Yes but I use QuackPad Pro++: The Duck-Typed Editor
You’re in luck! Well not you, weirdo. But if your editor of choice actually exists then probably you are. WakaTime has built open-source plugins for over 90 IDEs and text editors, including browser-based ones. They even wrote a native Mac app to track your time in xCode after Apple nixed plugins for xCode.

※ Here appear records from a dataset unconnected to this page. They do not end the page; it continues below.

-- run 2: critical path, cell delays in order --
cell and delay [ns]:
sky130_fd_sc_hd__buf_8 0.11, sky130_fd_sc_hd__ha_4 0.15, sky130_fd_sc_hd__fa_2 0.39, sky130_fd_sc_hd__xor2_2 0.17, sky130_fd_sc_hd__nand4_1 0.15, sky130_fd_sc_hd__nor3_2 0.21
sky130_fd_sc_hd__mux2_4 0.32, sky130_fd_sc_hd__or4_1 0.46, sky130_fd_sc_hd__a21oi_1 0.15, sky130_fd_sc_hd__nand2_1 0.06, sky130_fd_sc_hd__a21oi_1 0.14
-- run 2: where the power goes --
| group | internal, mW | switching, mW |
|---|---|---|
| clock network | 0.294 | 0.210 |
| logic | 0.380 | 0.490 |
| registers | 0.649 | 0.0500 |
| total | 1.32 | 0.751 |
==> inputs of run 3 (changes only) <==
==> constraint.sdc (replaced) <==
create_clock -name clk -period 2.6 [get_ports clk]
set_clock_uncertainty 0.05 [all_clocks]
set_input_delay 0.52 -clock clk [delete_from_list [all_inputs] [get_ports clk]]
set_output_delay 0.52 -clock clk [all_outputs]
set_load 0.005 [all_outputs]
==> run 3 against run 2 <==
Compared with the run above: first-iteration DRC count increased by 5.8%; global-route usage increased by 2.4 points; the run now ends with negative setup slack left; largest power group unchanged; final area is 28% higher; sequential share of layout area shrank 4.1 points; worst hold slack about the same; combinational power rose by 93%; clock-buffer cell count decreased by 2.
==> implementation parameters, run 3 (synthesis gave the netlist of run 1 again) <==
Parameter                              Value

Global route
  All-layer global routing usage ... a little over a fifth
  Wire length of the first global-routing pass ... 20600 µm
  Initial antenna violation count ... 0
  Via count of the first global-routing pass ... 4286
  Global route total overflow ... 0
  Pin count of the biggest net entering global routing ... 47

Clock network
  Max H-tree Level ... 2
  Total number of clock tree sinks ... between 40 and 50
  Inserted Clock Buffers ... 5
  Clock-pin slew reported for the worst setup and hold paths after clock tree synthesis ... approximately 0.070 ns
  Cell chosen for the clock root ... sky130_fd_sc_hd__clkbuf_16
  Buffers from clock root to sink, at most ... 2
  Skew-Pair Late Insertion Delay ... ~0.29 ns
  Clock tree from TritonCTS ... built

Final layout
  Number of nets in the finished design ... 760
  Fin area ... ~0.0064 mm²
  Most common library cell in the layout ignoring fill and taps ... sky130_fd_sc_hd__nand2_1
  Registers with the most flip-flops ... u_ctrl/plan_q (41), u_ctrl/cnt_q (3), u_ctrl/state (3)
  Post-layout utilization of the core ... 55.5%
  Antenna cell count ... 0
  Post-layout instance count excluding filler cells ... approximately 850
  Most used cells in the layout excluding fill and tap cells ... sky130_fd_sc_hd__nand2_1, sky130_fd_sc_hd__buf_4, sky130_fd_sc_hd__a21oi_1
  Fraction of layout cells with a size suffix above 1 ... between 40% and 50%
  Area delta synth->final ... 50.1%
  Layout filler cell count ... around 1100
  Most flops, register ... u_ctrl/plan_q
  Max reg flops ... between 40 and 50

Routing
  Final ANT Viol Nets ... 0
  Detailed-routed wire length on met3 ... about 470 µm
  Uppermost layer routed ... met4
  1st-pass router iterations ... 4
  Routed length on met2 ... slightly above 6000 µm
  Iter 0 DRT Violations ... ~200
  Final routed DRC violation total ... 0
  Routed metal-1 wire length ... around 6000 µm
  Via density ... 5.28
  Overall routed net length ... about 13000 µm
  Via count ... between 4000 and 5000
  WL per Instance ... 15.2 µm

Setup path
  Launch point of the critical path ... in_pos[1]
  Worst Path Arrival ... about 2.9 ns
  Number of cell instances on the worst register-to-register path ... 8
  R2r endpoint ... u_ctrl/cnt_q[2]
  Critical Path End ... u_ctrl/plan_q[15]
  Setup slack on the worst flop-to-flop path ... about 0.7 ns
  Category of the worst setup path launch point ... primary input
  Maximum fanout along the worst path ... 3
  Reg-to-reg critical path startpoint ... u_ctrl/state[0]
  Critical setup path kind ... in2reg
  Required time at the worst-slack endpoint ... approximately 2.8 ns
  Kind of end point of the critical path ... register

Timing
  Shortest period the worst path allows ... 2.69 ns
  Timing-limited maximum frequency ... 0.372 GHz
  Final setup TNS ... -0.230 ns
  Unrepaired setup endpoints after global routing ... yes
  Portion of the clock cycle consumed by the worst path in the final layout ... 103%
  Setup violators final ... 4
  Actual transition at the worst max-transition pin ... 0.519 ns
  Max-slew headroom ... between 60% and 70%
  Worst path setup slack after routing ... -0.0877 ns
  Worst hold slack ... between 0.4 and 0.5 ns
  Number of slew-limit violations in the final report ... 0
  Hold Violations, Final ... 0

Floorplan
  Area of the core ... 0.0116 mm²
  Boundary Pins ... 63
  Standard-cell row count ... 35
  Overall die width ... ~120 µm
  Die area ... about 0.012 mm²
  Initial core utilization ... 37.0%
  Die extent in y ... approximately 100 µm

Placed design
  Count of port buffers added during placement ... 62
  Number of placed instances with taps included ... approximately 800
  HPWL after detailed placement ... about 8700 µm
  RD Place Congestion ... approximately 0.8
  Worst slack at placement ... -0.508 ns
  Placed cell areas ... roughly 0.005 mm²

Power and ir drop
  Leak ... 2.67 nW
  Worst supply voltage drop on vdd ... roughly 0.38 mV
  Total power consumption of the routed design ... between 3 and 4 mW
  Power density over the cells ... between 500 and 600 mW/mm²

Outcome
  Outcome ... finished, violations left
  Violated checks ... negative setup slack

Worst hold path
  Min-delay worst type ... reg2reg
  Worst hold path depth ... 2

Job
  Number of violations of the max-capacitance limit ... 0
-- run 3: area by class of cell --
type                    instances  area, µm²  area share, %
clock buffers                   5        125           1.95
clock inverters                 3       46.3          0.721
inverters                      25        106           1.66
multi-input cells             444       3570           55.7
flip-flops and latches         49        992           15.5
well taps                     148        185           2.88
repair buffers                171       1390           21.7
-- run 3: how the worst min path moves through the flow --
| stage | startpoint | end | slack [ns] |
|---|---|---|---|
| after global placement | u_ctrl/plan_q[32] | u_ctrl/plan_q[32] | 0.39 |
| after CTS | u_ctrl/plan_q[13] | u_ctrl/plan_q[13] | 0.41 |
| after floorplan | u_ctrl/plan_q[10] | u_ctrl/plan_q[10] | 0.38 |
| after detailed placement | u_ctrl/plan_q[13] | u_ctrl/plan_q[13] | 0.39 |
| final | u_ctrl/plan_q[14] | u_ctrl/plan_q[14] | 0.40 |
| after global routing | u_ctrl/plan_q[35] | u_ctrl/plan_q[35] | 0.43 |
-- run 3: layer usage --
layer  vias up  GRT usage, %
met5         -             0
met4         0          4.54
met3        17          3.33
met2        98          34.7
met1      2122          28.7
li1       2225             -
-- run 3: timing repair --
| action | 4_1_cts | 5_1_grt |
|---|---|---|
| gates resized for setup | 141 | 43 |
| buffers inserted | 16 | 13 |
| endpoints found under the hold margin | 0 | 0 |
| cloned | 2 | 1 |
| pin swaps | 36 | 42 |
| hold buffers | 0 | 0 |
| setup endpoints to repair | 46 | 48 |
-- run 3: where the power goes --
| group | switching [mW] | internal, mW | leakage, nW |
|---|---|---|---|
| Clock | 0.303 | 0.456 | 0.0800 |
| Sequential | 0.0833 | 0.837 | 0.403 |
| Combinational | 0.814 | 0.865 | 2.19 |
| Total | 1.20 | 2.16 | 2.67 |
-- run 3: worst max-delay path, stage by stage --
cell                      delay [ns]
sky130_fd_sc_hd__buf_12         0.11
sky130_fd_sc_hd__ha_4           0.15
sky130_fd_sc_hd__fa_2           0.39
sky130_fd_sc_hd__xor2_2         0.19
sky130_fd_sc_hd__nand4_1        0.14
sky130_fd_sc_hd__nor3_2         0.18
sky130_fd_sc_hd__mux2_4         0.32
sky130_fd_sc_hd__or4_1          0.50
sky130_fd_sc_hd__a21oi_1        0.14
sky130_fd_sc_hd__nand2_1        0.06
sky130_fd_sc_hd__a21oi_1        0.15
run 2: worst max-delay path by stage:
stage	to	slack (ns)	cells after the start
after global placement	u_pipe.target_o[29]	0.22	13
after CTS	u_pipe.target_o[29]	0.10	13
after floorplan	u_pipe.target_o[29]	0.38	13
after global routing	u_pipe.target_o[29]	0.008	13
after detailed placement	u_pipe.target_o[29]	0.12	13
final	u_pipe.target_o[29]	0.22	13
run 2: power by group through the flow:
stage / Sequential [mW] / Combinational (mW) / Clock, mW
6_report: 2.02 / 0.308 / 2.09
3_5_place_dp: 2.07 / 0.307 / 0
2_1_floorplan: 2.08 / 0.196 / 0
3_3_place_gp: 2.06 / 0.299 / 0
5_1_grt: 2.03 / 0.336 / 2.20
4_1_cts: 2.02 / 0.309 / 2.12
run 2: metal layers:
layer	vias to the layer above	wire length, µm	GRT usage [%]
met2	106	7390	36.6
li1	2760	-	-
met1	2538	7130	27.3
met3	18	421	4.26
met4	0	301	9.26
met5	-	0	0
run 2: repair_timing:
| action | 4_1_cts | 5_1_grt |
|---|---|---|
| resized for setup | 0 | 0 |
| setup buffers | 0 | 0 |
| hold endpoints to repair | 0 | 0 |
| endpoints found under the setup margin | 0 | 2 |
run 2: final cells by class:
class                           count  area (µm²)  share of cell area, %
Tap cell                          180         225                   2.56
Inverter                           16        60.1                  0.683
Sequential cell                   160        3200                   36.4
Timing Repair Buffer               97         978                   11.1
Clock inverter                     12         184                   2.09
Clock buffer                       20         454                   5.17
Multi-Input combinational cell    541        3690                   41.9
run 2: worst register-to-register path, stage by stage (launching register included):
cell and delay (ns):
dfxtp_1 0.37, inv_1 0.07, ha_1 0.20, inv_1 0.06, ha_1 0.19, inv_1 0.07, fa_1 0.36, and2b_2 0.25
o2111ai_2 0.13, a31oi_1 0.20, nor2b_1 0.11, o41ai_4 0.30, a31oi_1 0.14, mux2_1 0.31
[src/rtl/exc_frame_engine.sv]
// Word-by-word frame mover. In push mode it writes FRAME_WORDS words from
// the highest index down at descending addresses; in pop mode it reads
// them back at ascending addresses. Every beat waits for mem_ready.
// fin marks the handshake of the last beat; fin_sp is the pointer value
// the caller should adopt at that edge.
module exc_frame_engine
    import exc_frame_pkg::*;
#(
    parameter int DATA_W      = 32,
    parameter int FRAME_WORDS = 8,
    parameter int PAD_BIT     = 9
) (
    input  logic                                clk,
    input  logic                                rst_n,
    input  logic                                start_push,
    input  logic                                start_pop,
    input  logic [DATA_W-1:0]                   push_sp,
    input  logic                                push_pad,
    input  logic [FRAME_WORDS-1:0][DATA_W-1:0]  push_regs,
    input  logic [DATA_W-1:0]                   pop_sp,
    input  logic                                mem_ready,
    input  logic [DATA_W-1:0]                   mem_rdata,
    output logic                                mem_req,
    output logic                                mem_we,
    output logic [DATA_W-1:0]                   mem_addr,
    output logic [DATA_W-1:0]                   mem_wdata,
    output logic                                busy,
    output logic                                fin,
    output logic [DATA_W-1:0]                   fin_sp,
    output logic [FRAME_WORDS-1:0][DATA_W-1:0]  pop_regs
);

    localparam int                CNT_W = $clog2(FRAME_WORDS);
    localparam logic [CNT_W-1:0]  LAST  = CNT_W'(FRAME_WORDS - 1);
    localparam logic [DATA_W-1:0] STEP  = DATA_W'(DATA_W / 8);

    eng_state_e                        state_q;
    logic [CNT_W-1:0]                  cnt_q;
    logic [DATA_W-1:0]                 addr_q;
    logic [FRAME_WORDS-1:0][DATA_W-1:0] wr_regs_q;
    logic [FRAME_WORDS-1:0][DATA_W-1:0] frame_in;
    logic                              beat;
    logic                              last;

    // Status word carries the padding flag in the frame
    always_comb begin
        frame_in = push_regs;
        frame_in[FRAME_WORDS-1][PAD_BIT] = push_pad;
    end

    // Bus outputs follow the state and registered address
    always_comb begin
        mem_req   = (state_q != ST_IDLE);
        mem_we    = (state_q == ST_PUSH);
        mem_addr  = addr_q;
        mem_wdata = wr_regs_q[LAST - cnt_q];
        busy      = mem_req;
        beat      = mem_req && mem_ready;
        last      = (cnt_q == LAST);
        fin       = beat && last;
    end

    // Pointer left behind by the finishing beat
    always_comb begin
        if (state_q == ST_PUSH) begin
            fin_sp = addr_q;
        end else begin
            fin_sp = addr_q + STEP + (mem_rdata[PAD_BIT] ? STEP : '0);
        end
    end

    // Sequencing: start, step per accepted beat, return to idle after last
    always_ff @(posedge clk) begin
        if (!rst_n) begin
            state_q   <= ST_IDLE;
            cnt_q     <= '0;
            addr_q    <= '0;
            wr_regs_q <= '0;
        end else begin
            unique case (state_q)
                ST_IDLE: begin
                    cnt_q <= '0;
                    if (start_push) begin
                        state_q   <= ST_PUSH;
                        addr_q    <= push_sp - STEP - (push_pad ? STEP : '0);
                        wr_regs_q <= frame_in;
                    end else if (start_pop) begin
                        state_q <= ST_POP;
                        addr_q  <= pop_sp;
                    end
                end
                ST_PUSH: begin
                    if (beat) begin
                        cnt_q  <= cnt_q + 1'b1;
                        addr_q <= addr_q - STEP;
                        if (last) state_q <= ST_IDLE;
                    end
                end
                ST_POP: begin
                    if (beat) begin
                        cnt_q  <= cnt_q + 1'b1;
                        addr_q <= addr_q + STEP;
                        if (last) state_q <= ST_IDLE;
                    end
                end
                default: state_q <= ST_IDLE;
            endcase
        end
    end

    // Capture read words into their frame slots
    always_ff @(posedge clk) begin
        if (!rst_n) begin
            pop_regs <= '0;
        end else if (state_q == ST_POP && beat) begin
            pop_regs[cnt_q] <= mem_rdata;
        end
    end

endmodule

It’s already popular with Beeminder users (and vice versa, we hear) so we’ve at long last built an autodata integration for it!
It’s about time
Correct, we’ve started with just one of the metrics that WakaTime automatically tracks: time spent programming. That currently includes time spent waiting on compiles and deploys. On WakaTime’s dashboard you can see that broken down.
Ok, how do I use it?
You just head to beeminder.com/wakatime or click the WakaTime logo on the Beeminder front page, and then follow the prompts.
(For the full documentation, check our help doc.)
Once your goal is set up, you just go about your coding day like usual, and Beeminder and WakaTime handle the rest.
Wait, I’m a WakaTime user new to Beeminder!
Welcome aboard! You might want to check out our getting started guide in our Help Docs, and then get yourself signed up. Assuming you’re on board with the commitment device, paying-money-if-you-go-off-track bit, the beauty of an autodata integration is that you don’t normally need to interact with Beeminder once you’ve gone through the process above of setting up your commitment. Just code like normal, WakaTime keeps track of how much time you spent, and Beeminder alerts you if you’re not spending enough time.